As explained in a blog post and a new Creator Insider video, the update is rolling out gradually, but it applies to all platforms. So whether you use the YouTube or YouTube Music app on your mobile device, in a browser on your computer or on your smart TV, these changes will be available to YouTube's more than 2.5 billion users soon.
A long-requested feature that this update brings is a sleep timer. This behaves just like you'd expect from other apps, letting you pick a fixed time between 10 minutes and an hour (or to the end of the current video) to continue playback as you try to get some shuteye. This was already available to YouTube Premium subscribers but will now be offered to all users. However, as non-paying YouTube users can't lock their device while playing video, you'll presumably have to keep the app open the whole time the sleep timer is running.
The update is also aiming to make using YouTube in landscape mode easier with larger thumbnails and text to help with accessibility and general user comfort. iPhone users will get this update at a later date however.
Another, more noticeable, change has been made to the in-app miniplayer. It's no longer limited to a single size and corner with adjustable positioning and size, making it easier to find more videos to watch or edit your playlists.
On the topic of playlists, YouTube's introducing collaborative playlists that you can share with a link or QR code. Once you've got some friends involved, you can then use a new voting system (coming later in the year) to let you and your collaborators pick which videos are the best on the list. You can also add a custom image as the thumbnail for this playlist too, either one you take yourself or an AI-generated one.
If you like altering videos' speeds to quicken things up or slow them down, YouTube's given you a treat in the form of fine-tunable playback speed. You can now select speed in 0.05 increments, rather than selecting from just eight options between 0.25x and 2x speed.

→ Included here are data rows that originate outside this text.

What follows belongs to an exercise in optimizing a design on an open flow for small area, a short achievable clock period and few clock cycles per item; a production flow would make more cautious choices.
RTL that was checked went through simulation tests only; none was proved equivalent to the original.
The clock port is modelled as an ideal driver, which makes a skipped or thinned clock tree look cheaper than it is; a real chip needs a root buffer or a tree.
Power and IR drop assume default switching activity.

// automaton
module automaton(
    input               clk,
    input               rst,
    input [31:0]        rule,
    output reg [5:0]    row,
    output reg [5:0]    col,
    output reg          world_we,
    input               world_in,
    output reg          world_out,
    output reg          update_done);
clock: 5.0 ns
lec_check: 0
abc_clock_period_in_ps: 1700
cap_margin: 20
core_margin: 2
core_utilization: 65
cts_buf_list: sky130_fd_sc_hd__clkbuf_4 sky130_fd_sc_hd__clkbuf_8
cts_cluster_diameter: 100
cts_cluster_size: 30
setup_slack_margin: 3.5
slew_margin: 20
standard.sh (not shown) runs the stock make flow with config.mk's settings and CLKGATE_MAP_FILE= SYNTH_SCRIPT=/design/flow/synth_recipe.tcl, a recipe that flattens the netlist after the stock synthesis.
==> flow/flow/run.sh <==
#!/bin/bash
# The standard layout (standard.sh) with these changes:
#  - ports are buffered with buf_2 instead of the slow delay buffer that
#    buffer_ports picks by default;
#  - the resizer may swap cells of different footprints;
#  - flow/cts_flat.tcl replaces ORFS's cts step with a two-level clock tree
#    built by hand: the clock port drives four inverters, which drive eight
#    leaf inverters that drive the registers (every register sees the same
#    two inversions).
# Each step's output goes to its own log here.
set -euo pipefail
here=$(pwd)
export BUFFER_PORTS_ARGS="-buffer_cell sky130_fd_sc_hd__buf_2"
export FLAT_CLK_N1=4 FLAT_CLK_BUF1=sky130_fd_sc_hd__clkinv_4
export FLAT_CLK_N2=8 FLAT_CLK_BUF2=sky130_fd_sc_hd__clkinv_8
sed 's/CLKGATE_MAP_FILE= /CLKGATE_MAP_FILE= MATCH_CELL_FOOTPRINT=0 /' standard.sh > standard_own.sh
grep -q MATCH_CELL_FOOTPRINT=0 standard_own.sh
bash standard_own.sh place > place.log 2>&1
bash standard_own.sh run RUN_SCRIPT="$here/flow/cts_flat.tcl" RUN_LOG_NAME_STEM=4_1_cts > cts.log 2>&1
bash standard_own.sh finish > finish.log 2>&1
Other scripts of this flow, unchanged in this note and not shown: flow/flow/cts_flat.tcl
Next try:
- SETUP_SLACK_MARGIN: 3.5 -> 3.35
Power falls by about 3.7%.
Combinational power goes down by about 13%.
Global-route usage is lower by 1.4 points.
Final area falls by 3.9%.
Clock power shrinks by about 4%.
No run of this note included a check of the RTL's function; only the layout flow was run. In every run of this note, the design's own scripts or RTL, not TritonCTS, make the clock network.


Another version of the RTL of automaton (not shown whole).
Size in the first run: ~330 cells after synthesis, roughly 50 I/O pins, ~4900 µm² of cells after synthesis.
export LEC_CHECK = 0
export ABC_CLOCK_PERIOD_IN_PS = 1700
export CAP_MARGIN = 20
export CORE_MARGIN = 2
export CORE_UTILIZATION = 65
export CTS_BUF_LIST = sky130_fd_sc_hd__clkbuf_4 sky130_fd_sc_hd__clkbuf_8
export CTS_CLUSTER_DIAMETER = 100
export CTS_CLUSTER_SIZE = 30
export SETUP_SLACK_MARGIN = 3.35
export SLEW_MARGIN = 20
create_clock -name core_clock -period 5.0 [get_ports {clk}]
==> flow/flow/run.sh <==
#!/bin/bash
# The standard layout (standard.sh) with these changes:
#  - ports are buffered with buf_2 instead of the slow delay buffer that
#    buffer_ports picks by default;
#  - the resizer may swap cells of different footprints;
#  - flow/cts_flat.tcl replaces ORFS's cts step with a two-level clock tree
#    built by hand: the clock port drives one buffer, which drives eight leaf
#    buffers that drive the registers.
# Each step's output goes to its own log here.
set -euo pipefail
here=$(pwd)
export BUFFER_PORTS_ARGS="-buffer_cell sky130_fd_sc_hd__buf_2"
export FLAT_CLK_N1=4 FLAT_CLK_BUF1=sky130_fd_sc_hd__clkinv_8
export FLAT_CLK_N2=8 FLAT_CLK_BUF2=sky130_fd_sc_hd__clkinv_8
sed 's/CLKGATE_MAP_FILE= /CLKGATE_MAP_FILE= MATCH_CELL_FOOTPRINT=0 /' standard.sh > standard_own.sh
grep -q MATCH_CELL_FOOTPRINT=0 standard_own.sh
bash standard_own.sh place > place.log 2>&1
bash standard_own.sh run RUN_SCRIPT="$here/flow/cts_flat.tcl" RUN_LOG_NAME_STEM=4_1_cts > cts.log 2>&1
bash standard_own.sh finish > finish.log 2>&1
==> flow/flow/cts_flat.tcl <==
# Clock tree step of the layout, in place of ORFS's cts.tcl: a clock tree of
# one or two levels built by hand. The clock port drives N1 buffers or
# inverters (FLAT_CLK_N1 of FLAT_CLK_BUF1); each drives some of N2 leaf buffers
# or inverters (FLAT_CLK_N2 of FLAT_CLK_BUF2; none for a one-level tree), and
# each leaf drives the registers nearest to it, so every register's clock
# passes through the same number of cells. Groups come from a
# balanced k-means on positions. The rest is as in ORFS's cts.tcl: timing
# repair and detailed placement.
utl::set_metrics_stage "cts__{}"
source $::env(SCRIPTS_DIR)/load.tcl
erase_non_stage_variables cts
load_design 3_place.odb 3_place.sdc

set_dont_use $::env(DONT_USE_CELLS)

set n1 $::env(FLAT_CLK_N1)
set n2 $::env(FLAT_CLK_N2)
set buf1 $::env(FLAT_CLK_BUF1)
set buf2 $::env(FLAT_CLK_BUF2)

set db [ord::get_db]
set block [ord::get_db_block]
set clk_net [[$block findBTerm clk] getNet]

# points: list of {x y}; returns {assignment centers}, at most ceil(n/k) each
proc balanced_kmeans { points k } {
  set n [llength $points]
  set sx 0.0; set sy 0.0
  foreach p $points { set sx [expr {$sx + [lindex $p 0]}]; set sy [expr {$sy + [lindex $p 1]}] }
  set mx [expr {$sx / $n}]; set my [expr {$sy / $n}]
  set byang {}
  foreach p $points {
    lappend byang [list [expr {atan2([lindex $p 1] - $my, [lindex $p 0] - $mx)}] {*}$p]
  }
  set byang [lsort -real -index 0 $byang]
  set cx {}; set cy {}
  for {set j 0} {$j < $k} {incr j} {
    set p [lindex $byang [expr {int(($j + 0.5) * $n / $k)}]]
    lappend cx [lindex $p 1]; lappend cy [lindex $p 2]
  }
  set cap [expr {($n + $k - 1) / $k}]
  for {set iter 0} {$iter < 20} {incr iter} {
    set pairs {}
    set i 0
    foreach p $points {
      for {set j 0} {$j < $k} {incr j} {
        lappend pairs [list [expr {abs([lindex $p 0] - [lindex $cx $j]) + abs([lindex $p 1] - [lindex $cy $j])}] $i $j]
      }
      incr i
    }
    set pairs [lsort -real -index 0 $pairs]
    set assign [lrepeat $n -1]
    set an [lrepeat $k 0]
    foreach q $pairs {
      lassign $q d i j
      if {[lindex $assign $i] >= 0 || [lindex $an $j] >= $cap} { continue }
      lset assign $i $j
      lset an $j [expr {[lindex $an $j] + 1}]
    }
    set ax [lrepeat $k 0.0]; set ay [lrepeat $k 0.0]
    foreach p $points a $assign {
      lset ax $a [expr {[lindex $ax $a] + [lindex $p 0]}]
      lset ay $a [expr {[lindex $ay $a] + [lindex $p 1]}]
    }
    for {set j 0} {$j < $k} {incr j} {
      if {[lindex $an $j] > 0} {
        lset cx $j [expr {[lindex $ax $j] / [lindex $an $j]}]
        lset cy $j [expr {[lindex $ay $j] / [lindex $an $j]}]
      }
    }
  }
  puts "clock tree: group sizes $an"
  return [list $assign $cx $cy]
}

proc add_buffer { name cell x y in_net } {
  set master [[ord::get_db] findMaster $cell]
  set block [ord::get_db_block]
  set inst [odb::dbInst_create $block $master $name]
  set net [odb::dbNet_create $block "${name}_net"]
  $net setSigType CLOCK
  foreach it [$inst getITerms] {
    if {[$it isInputSignal]} { $it connect $in_net }
    if {[$it isOutputSignal]} { $it connect $net }
  }
  $inst setLocation [expr {int($x - [$master getWidth] / 2)}] [expr {int($y - [$master getHeight] / 2)}]
  $inst setPlacementStatus PLACED
  return $net
}

set sinks {}
set pts {}
foreach it [$clk_net getITerms] {
  set bb [[$it getInst] getBBox]
  lappend sinks $it
  lappend pts [list [expr {([$bb xMin] + [$bb xMax]) / 2.0}] [expr {([$bb yMin] + [$bb yMax]) / 2.0}]]
}
puts "clock tree: [llength $sinks] sinks, $n1 x $buf1 over $n2 x $buf2"

if {$n2 > 0} {
  lassign [balanced_kmeans $pts $n2] a2 x2 y2
  set leafpts {}
  for {set j 0} {$j < $n2} {incr j} { lappend leafpts [list [lindex $x2 $j] [lindex $y2 $j]] }
  lassign [balanced_kmeans $leafpts $n1] a1 x1 y1
  set nets1 {}
  for {set j 0} {$j < $n1} {incr j} {
    lappend nets1 [add_buffer "clkbuf_top_$j" $buf1 [lindex $x1 $j] [lindex $y1 $j] $clk_net]
  }
  set nets2 {}
  for {set j 0} {$j < $n2} {incr j} {
    lappend nets2 [add_buffer "clkbuf_leaf_$j" $buf2 [lindex $x2 $j] [lindex $y2 $j] [lindex $nets1 [lindex $a1 $j]]]
  }
} else {
  # one level: the port's buffers drive the registers
  lassign [balanced_kmeans $pts $n1] a2 x2 y2
  set nets2 {}
  for {set j 0} {$j < $n1} {incr j} {
    lappend nets2 [add_buffer "clkbuf_top_$j" $buf1 [lindex $x2 $j] [lindex $y2 $j] $clk_net]
  }
}
foreach it $sinks a $a2 {
  $it disconnect
  $it connect [lindex $nets2 $a]
}
global_connect

set_propagated_clock [all_clocks]

utl::push_metrics_stage "cts__{}__pre_repair_timing"
log_cmd estimate_parasitics -placement
utl::pop_metrics_stage

set_placement_padding -global \
  -left $::env(CELL_PAD_IN_SITES_DETAIL_PLACEMENT) \
  -right $::env(CELL_PAD_IN_SITES_DETAIL_PLACEMENT)
detailed_placement
log_cmd estimate_parasitics -placement

report_clock_skew
report_clock_min_period

repair_timing_helper
detailed_placement
check_placement -verbose

report_metrics 4 "cts final"
orfs_write_db $::env(RESULTS_DIR)/4_1_cts.odb
orfs_write_sdc $::env(RESULTS_DIR)/4_cts.sdc
Testbench counts at the start, summed over its fixed seeds: cycles 308,609, generations 48.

And if you were annoyed that all those hours you spent on YouTube were going uncelebrated, that's no longer a problem with the new Badges. Users now receive these for completing certain tasks or achieving milestones like having a creator respond to a comment you left on their video.
Arguably the biggest changes are coming to YouTube on smart TVs. This version of the app is getting a major redesign with new colors and a revised interface while watching YouTube Shorts on your TV to let you check the comments as you watch.
It's been a big couple of days for Google software updates. The company just launched the first stable version of Android 15 for its Pixel phones, plus new anti-theft measures for Android devices running Android 10 or later. Plus, a bunch of new features for a range of Google devices have arrived with the October Pixel Drop.